### What the exercise asks
Starting with the line containing "export CORE_AREA = 4 4 120 122" and going on through the line containing "Initial drt markers: 256 (was 351)", return the lines of the data below exactly, and only those.

• • • • •

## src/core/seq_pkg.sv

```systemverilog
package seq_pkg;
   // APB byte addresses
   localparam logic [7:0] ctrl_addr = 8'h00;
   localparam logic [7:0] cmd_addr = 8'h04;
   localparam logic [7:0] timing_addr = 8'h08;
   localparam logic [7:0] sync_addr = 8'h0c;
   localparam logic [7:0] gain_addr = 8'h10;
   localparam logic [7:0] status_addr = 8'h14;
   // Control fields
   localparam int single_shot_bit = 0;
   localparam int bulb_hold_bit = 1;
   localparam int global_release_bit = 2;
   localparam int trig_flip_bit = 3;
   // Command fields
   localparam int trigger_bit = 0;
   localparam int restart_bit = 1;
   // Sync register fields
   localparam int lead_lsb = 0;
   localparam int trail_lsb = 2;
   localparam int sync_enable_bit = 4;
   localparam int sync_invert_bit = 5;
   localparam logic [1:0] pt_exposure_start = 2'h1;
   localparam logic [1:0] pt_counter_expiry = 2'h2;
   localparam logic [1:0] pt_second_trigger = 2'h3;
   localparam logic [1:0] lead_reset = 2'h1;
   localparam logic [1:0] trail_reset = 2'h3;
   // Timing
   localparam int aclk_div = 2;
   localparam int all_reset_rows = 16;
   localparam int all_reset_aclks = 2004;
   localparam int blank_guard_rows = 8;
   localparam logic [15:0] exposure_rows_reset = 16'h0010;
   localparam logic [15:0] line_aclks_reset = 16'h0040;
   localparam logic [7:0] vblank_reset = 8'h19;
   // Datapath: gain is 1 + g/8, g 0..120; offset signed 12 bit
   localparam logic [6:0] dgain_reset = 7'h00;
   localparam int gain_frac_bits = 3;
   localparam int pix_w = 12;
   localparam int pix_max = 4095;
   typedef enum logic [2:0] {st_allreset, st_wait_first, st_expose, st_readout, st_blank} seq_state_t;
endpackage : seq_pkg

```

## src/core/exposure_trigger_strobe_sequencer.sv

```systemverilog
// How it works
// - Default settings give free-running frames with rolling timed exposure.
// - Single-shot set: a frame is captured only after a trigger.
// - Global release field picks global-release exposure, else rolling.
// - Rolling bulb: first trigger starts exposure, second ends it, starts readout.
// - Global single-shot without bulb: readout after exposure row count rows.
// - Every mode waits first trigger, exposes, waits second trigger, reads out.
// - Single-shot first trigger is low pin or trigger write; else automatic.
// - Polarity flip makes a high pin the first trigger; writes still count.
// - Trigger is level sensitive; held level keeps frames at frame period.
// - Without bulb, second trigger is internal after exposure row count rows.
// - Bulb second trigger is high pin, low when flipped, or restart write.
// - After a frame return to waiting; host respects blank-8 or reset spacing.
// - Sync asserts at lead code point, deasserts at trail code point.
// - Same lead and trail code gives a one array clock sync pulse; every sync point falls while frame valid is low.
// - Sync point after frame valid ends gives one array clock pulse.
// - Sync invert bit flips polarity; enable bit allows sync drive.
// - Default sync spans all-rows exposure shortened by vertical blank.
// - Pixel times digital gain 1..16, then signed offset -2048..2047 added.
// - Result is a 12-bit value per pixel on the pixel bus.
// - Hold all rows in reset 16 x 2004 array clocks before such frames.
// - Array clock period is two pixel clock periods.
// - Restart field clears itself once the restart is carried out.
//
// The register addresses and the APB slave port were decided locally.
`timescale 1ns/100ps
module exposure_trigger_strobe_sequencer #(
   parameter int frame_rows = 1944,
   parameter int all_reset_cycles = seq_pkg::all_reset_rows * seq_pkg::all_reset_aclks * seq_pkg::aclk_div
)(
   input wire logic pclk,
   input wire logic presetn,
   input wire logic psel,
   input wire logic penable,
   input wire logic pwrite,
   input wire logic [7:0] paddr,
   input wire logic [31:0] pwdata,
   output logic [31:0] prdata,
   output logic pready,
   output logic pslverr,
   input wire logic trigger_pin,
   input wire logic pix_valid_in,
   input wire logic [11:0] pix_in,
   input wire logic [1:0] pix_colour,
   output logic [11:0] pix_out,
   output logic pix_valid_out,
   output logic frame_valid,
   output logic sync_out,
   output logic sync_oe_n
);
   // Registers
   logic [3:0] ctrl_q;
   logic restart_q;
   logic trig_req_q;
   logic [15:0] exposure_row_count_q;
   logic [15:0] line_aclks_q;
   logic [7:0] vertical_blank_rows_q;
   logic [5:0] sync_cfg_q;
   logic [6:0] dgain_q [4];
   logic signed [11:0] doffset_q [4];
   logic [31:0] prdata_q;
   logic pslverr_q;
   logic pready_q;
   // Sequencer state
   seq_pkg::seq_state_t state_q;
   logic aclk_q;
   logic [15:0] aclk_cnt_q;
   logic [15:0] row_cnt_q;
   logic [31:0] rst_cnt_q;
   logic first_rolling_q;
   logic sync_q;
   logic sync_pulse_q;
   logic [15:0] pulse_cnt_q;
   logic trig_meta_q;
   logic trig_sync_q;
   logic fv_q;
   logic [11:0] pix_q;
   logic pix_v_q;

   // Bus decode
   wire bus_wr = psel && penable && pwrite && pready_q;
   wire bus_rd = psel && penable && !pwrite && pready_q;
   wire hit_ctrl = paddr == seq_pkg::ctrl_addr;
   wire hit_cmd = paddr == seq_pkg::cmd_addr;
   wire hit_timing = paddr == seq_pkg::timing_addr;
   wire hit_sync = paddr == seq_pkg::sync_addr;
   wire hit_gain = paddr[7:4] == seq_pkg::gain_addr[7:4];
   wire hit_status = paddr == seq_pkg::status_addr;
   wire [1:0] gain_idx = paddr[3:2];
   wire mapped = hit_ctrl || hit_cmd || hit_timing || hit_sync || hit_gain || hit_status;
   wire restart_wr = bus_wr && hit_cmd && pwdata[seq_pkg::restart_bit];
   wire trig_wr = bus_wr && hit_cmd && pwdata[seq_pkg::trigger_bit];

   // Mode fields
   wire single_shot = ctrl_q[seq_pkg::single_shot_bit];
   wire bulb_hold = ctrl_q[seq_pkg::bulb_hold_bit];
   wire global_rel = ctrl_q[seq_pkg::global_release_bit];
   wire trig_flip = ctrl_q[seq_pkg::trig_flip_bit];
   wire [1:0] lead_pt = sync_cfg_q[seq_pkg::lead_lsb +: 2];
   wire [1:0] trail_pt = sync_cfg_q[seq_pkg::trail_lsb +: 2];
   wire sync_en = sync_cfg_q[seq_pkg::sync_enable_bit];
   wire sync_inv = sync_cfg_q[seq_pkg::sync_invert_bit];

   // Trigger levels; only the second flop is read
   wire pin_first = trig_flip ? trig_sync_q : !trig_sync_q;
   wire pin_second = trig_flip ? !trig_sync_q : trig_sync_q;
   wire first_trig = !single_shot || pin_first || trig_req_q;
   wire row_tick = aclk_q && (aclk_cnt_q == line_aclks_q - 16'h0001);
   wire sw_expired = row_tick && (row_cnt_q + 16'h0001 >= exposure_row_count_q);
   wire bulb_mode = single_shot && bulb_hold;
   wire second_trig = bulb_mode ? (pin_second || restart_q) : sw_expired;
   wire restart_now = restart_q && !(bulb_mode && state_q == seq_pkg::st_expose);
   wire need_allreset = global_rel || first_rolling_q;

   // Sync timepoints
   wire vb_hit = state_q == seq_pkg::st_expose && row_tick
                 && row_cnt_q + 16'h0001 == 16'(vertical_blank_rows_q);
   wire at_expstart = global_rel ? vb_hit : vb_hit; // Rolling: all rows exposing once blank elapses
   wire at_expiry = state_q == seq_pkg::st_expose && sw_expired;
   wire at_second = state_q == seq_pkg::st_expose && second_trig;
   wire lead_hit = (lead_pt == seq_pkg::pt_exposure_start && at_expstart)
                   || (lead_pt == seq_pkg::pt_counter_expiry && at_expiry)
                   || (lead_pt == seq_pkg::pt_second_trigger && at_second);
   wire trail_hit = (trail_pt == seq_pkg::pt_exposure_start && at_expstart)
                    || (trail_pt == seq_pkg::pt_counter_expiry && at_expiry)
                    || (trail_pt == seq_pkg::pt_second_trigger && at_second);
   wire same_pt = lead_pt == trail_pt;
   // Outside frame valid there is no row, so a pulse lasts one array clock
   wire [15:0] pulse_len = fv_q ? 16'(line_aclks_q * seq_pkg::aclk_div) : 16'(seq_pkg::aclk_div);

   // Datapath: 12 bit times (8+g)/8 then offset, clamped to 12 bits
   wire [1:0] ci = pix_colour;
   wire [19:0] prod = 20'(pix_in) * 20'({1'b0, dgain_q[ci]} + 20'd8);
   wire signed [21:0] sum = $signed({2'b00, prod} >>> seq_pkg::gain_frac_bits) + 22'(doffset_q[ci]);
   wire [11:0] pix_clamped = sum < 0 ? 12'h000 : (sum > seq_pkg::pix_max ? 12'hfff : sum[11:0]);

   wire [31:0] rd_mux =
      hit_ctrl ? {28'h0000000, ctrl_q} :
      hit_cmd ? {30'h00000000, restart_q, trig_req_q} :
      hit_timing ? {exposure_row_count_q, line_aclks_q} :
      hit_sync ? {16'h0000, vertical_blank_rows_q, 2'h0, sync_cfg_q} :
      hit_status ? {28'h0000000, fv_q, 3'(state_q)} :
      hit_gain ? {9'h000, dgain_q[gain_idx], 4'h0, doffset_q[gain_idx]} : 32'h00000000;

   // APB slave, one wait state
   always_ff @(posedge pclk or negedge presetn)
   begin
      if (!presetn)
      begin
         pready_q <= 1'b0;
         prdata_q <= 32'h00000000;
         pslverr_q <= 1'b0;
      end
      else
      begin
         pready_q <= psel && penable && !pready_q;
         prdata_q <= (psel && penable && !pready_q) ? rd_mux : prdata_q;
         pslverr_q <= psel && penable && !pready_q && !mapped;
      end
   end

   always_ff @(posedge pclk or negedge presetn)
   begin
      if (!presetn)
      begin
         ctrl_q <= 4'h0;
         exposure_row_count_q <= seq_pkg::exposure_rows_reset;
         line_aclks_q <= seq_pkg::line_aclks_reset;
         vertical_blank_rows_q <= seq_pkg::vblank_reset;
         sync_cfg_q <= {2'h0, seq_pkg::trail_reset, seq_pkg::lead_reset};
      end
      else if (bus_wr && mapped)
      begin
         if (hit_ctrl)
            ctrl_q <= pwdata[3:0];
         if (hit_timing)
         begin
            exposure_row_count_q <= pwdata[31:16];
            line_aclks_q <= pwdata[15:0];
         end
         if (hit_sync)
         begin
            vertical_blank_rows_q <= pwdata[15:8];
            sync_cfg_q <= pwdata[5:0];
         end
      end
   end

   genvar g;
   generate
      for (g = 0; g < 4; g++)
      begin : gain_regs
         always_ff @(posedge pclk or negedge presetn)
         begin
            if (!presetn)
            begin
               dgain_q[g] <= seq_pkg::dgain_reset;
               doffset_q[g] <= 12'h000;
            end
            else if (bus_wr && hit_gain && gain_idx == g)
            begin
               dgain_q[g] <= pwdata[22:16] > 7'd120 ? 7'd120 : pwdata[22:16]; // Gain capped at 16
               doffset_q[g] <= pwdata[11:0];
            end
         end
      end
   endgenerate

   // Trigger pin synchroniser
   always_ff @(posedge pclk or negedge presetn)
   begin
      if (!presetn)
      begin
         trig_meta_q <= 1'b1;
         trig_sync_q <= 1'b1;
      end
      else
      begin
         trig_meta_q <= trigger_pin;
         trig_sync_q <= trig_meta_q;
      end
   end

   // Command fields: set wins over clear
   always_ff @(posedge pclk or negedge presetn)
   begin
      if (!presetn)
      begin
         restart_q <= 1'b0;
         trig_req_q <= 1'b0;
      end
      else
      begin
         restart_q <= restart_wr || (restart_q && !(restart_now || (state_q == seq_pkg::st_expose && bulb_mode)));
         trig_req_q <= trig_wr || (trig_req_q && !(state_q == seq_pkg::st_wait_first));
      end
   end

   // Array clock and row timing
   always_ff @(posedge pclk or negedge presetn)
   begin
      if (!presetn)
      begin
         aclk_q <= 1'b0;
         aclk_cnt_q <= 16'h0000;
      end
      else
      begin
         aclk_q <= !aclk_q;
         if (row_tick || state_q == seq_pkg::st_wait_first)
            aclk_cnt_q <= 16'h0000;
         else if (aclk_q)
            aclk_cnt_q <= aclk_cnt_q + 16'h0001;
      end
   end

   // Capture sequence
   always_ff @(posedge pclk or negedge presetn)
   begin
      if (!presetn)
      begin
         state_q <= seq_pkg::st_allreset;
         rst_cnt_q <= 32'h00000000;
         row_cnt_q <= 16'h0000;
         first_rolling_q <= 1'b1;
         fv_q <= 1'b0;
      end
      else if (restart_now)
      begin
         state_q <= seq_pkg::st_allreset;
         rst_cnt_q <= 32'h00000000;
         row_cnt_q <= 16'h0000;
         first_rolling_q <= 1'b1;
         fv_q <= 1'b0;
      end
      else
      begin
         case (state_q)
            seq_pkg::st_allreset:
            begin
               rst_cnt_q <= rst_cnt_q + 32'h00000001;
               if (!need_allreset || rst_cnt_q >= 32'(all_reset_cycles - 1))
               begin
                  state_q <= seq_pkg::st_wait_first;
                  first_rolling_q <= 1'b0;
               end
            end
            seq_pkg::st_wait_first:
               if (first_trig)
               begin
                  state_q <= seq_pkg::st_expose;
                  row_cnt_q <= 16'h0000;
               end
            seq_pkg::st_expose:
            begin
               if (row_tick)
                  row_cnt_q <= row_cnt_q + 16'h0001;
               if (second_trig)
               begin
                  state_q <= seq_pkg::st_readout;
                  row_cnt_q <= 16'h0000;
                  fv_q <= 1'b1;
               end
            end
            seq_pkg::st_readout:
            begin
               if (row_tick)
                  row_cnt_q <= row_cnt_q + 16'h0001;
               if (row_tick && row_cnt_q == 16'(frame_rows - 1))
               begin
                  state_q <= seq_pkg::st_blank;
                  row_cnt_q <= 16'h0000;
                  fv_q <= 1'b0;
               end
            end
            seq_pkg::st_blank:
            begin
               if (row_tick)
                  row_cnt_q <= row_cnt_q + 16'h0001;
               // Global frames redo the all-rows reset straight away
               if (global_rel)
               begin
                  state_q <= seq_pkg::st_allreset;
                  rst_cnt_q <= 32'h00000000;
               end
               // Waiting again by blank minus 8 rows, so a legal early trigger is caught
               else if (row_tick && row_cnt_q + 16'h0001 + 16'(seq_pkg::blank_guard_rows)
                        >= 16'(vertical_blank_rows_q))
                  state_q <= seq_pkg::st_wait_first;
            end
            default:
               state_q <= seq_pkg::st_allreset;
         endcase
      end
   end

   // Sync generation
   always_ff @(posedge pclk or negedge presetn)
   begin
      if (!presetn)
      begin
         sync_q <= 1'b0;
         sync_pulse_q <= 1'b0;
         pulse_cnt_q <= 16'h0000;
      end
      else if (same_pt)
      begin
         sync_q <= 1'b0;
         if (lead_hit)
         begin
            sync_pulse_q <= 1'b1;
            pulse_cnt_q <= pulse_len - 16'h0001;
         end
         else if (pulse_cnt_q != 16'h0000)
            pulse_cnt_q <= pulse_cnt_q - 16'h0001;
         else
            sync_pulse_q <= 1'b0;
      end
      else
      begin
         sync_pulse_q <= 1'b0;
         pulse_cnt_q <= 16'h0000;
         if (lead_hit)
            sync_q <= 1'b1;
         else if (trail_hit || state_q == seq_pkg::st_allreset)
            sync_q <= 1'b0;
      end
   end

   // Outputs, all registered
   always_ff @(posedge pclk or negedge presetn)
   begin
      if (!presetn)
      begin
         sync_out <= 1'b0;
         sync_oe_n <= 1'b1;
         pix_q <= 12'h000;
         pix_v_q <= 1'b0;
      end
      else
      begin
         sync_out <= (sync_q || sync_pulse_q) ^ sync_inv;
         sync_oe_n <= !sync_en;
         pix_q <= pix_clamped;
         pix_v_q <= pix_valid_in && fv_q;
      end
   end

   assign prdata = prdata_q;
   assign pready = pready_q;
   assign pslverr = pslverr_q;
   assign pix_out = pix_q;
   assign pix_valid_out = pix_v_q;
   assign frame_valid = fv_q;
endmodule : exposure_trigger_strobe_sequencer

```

• • • • •

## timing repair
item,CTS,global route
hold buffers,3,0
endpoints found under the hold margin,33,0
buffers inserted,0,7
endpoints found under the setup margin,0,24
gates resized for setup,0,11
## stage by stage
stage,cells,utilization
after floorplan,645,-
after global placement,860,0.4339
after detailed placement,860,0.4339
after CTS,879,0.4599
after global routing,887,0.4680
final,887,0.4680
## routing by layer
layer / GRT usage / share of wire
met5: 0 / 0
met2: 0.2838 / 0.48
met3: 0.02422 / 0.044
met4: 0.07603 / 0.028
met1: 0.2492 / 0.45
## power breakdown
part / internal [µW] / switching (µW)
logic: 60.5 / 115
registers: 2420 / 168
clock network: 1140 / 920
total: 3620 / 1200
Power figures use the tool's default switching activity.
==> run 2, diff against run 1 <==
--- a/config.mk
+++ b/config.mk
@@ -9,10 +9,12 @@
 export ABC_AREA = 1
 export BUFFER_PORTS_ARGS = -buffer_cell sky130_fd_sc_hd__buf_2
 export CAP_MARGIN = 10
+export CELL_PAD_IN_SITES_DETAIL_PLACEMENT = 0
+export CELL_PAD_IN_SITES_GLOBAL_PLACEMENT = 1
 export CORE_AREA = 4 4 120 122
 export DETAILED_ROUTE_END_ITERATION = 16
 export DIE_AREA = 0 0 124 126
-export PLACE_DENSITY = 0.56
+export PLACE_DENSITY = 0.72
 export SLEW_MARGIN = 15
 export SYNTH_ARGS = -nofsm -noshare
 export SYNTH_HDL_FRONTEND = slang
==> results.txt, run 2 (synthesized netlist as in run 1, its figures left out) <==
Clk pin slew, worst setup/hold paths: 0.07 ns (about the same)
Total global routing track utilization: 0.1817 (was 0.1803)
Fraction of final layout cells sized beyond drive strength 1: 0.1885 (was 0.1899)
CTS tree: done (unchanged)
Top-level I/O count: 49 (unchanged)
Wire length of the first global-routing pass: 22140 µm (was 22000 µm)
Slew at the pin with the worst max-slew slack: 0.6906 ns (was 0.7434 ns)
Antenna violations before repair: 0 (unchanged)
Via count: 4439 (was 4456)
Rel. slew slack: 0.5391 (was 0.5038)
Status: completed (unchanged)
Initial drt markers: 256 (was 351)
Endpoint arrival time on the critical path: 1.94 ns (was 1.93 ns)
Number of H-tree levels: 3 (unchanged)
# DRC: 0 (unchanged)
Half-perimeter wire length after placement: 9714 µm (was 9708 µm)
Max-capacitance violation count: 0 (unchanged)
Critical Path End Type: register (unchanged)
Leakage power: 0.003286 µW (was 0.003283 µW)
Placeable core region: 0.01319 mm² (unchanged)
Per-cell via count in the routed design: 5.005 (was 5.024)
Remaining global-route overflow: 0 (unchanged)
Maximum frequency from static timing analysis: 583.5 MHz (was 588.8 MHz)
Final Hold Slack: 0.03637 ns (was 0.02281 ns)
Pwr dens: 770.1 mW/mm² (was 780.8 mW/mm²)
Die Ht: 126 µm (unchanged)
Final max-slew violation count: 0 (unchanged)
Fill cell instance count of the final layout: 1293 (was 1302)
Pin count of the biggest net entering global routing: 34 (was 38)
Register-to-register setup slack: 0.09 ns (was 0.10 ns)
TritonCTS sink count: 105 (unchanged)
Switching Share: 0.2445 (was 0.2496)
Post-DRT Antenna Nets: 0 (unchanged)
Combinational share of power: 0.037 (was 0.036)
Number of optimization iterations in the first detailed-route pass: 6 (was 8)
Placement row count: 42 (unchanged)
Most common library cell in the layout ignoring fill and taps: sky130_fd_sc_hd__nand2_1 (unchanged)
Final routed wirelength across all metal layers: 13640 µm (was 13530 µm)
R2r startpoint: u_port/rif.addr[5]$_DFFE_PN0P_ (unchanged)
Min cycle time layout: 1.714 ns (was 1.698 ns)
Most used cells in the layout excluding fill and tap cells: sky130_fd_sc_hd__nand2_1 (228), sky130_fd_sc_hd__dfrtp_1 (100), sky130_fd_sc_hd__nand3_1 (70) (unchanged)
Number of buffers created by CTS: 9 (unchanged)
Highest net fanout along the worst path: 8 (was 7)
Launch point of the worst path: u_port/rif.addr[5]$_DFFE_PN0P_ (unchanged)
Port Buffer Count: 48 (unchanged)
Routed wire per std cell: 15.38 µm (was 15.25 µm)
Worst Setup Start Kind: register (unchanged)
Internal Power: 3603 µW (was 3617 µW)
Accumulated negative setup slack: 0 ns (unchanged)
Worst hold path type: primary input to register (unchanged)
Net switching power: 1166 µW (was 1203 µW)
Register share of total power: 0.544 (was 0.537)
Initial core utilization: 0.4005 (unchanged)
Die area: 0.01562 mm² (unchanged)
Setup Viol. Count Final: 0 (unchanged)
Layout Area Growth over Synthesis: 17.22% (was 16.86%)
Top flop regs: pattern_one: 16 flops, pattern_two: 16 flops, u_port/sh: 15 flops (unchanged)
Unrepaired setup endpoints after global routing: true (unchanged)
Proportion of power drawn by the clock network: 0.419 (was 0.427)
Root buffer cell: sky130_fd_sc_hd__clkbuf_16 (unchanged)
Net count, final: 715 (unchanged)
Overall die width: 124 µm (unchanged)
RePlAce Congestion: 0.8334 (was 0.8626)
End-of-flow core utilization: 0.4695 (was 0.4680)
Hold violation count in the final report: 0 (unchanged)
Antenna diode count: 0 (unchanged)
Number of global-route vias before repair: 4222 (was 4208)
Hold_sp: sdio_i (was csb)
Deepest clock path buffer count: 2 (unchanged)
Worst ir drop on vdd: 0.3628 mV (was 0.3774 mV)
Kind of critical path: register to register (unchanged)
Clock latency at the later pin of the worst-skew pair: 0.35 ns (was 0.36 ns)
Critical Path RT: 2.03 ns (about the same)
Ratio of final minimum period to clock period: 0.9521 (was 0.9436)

• • • • •

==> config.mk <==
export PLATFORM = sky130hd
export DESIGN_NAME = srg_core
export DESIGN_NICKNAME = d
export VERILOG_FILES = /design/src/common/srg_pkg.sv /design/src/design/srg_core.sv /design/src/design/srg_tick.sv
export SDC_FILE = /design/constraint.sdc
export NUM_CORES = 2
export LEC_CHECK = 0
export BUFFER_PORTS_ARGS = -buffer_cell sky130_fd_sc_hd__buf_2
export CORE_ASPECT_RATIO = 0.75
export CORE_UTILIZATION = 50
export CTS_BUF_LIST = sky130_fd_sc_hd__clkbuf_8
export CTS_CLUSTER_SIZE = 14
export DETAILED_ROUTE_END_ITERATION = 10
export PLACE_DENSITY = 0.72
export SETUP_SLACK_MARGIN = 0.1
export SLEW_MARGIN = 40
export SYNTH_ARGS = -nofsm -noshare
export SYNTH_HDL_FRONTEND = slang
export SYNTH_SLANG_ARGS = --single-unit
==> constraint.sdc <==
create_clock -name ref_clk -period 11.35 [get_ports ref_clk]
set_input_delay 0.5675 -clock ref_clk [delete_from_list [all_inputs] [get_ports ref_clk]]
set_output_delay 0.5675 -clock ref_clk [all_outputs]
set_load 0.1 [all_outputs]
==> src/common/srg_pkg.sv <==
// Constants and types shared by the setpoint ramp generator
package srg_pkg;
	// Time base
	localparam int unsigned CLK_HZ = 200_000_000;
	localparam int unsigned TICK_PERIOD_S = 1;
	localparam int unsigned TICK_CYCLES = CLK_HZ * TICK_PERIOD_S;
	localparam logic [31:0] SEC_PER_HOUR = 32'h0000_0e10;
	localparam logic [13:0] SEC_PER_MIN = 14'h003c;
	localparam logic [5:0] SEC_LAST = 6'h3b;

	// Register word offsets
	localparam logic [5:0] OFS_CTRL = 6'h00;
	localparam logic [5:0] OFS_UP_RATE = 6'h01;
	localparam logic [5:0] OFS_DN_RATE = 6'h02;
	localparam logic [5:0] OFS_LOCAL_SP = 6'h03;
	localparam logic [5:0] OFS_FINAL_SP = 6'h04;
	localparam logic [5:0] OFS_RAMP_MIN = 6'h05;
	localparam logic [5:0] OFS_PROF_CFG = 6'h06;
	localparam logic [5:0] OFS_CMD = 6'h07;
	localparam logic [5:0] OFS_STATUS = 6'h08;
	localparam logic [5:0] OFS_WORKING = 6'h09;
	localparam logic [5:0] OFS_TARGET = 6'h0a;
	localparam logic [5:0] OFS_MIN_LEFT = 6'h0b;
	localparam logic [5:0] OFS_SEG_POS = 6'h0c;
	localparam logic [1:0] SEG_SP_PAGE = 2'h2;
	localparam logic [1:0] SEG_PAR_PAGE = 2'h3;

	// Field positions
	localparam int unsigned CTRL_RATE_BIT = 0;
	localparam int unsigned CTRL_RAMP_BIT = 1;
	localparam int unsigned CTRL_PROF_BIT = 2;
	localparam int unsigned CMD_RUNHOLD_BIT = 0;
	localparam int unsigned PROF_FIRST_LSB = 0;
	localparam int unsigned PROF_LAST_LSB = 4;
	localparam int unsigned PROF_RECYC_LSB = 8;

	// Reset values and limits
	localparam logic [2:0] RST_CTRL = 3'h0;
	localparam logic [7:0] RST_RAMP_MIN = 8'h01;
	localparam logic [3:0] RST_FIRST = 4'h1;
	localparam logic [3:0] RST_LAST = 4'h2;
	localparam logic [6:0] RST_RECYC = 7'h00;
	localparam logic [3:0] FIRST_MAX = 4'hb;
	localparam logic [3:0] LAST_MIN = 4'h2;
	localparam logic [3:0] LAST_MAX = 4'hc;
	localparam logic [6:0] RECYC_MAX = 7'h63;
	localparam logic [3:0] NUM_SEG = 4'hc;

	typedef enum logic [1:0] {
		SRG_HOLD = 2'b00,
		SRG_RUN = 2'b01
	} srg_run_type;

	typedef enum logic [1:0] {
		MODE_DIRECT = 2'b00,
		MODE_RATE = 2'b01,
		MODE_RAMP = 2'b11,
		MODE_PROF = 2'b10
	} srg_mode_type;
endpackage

• • • • •

### Task solution
 export CORE_AREA = 4 4 120 122
 export DETAILED_ROUTE_END_ITERATION = 16
 export DIE_AREA = 0 0 124 126
-export PLACE_DENSITY = 0.56
+export PLACE_DENSITY = 0.72
 export SLEW_MARGIN = 15
 export SYNTH_ARGS = -nofsm -noshare
 export SYNTH_HDL_FRONTEND = slang
==> results.txt, run 2 (synthesized netlist as in run 1, its figures left out) <==
Clk pin slew, worst setup/hold paths: 0.07 ns (about the same)
Total global routing track utilization: 0.1817 (was 0.1803)
Fraction of final layout cells sized beyond drive strength 1: 0.1885 (was 0.1899)
CTS tree: done (unchanged)
Top-level I/O count: 49 (unchanged)
Wire length of the first global-routing pass: 22140 µm (was 22000 µm)
Slew at the pin with the worst max-slew slack: 0.6906 ns (was 0.7434 ns)
Antenna violations before repair: 0 (unchanged)
Via count: 4439 (was 4456)
Rel. slew slack: 0.5391 (was 0.5038)
Status: completed (unchanged)
Initial drt markers: 256 (was 351)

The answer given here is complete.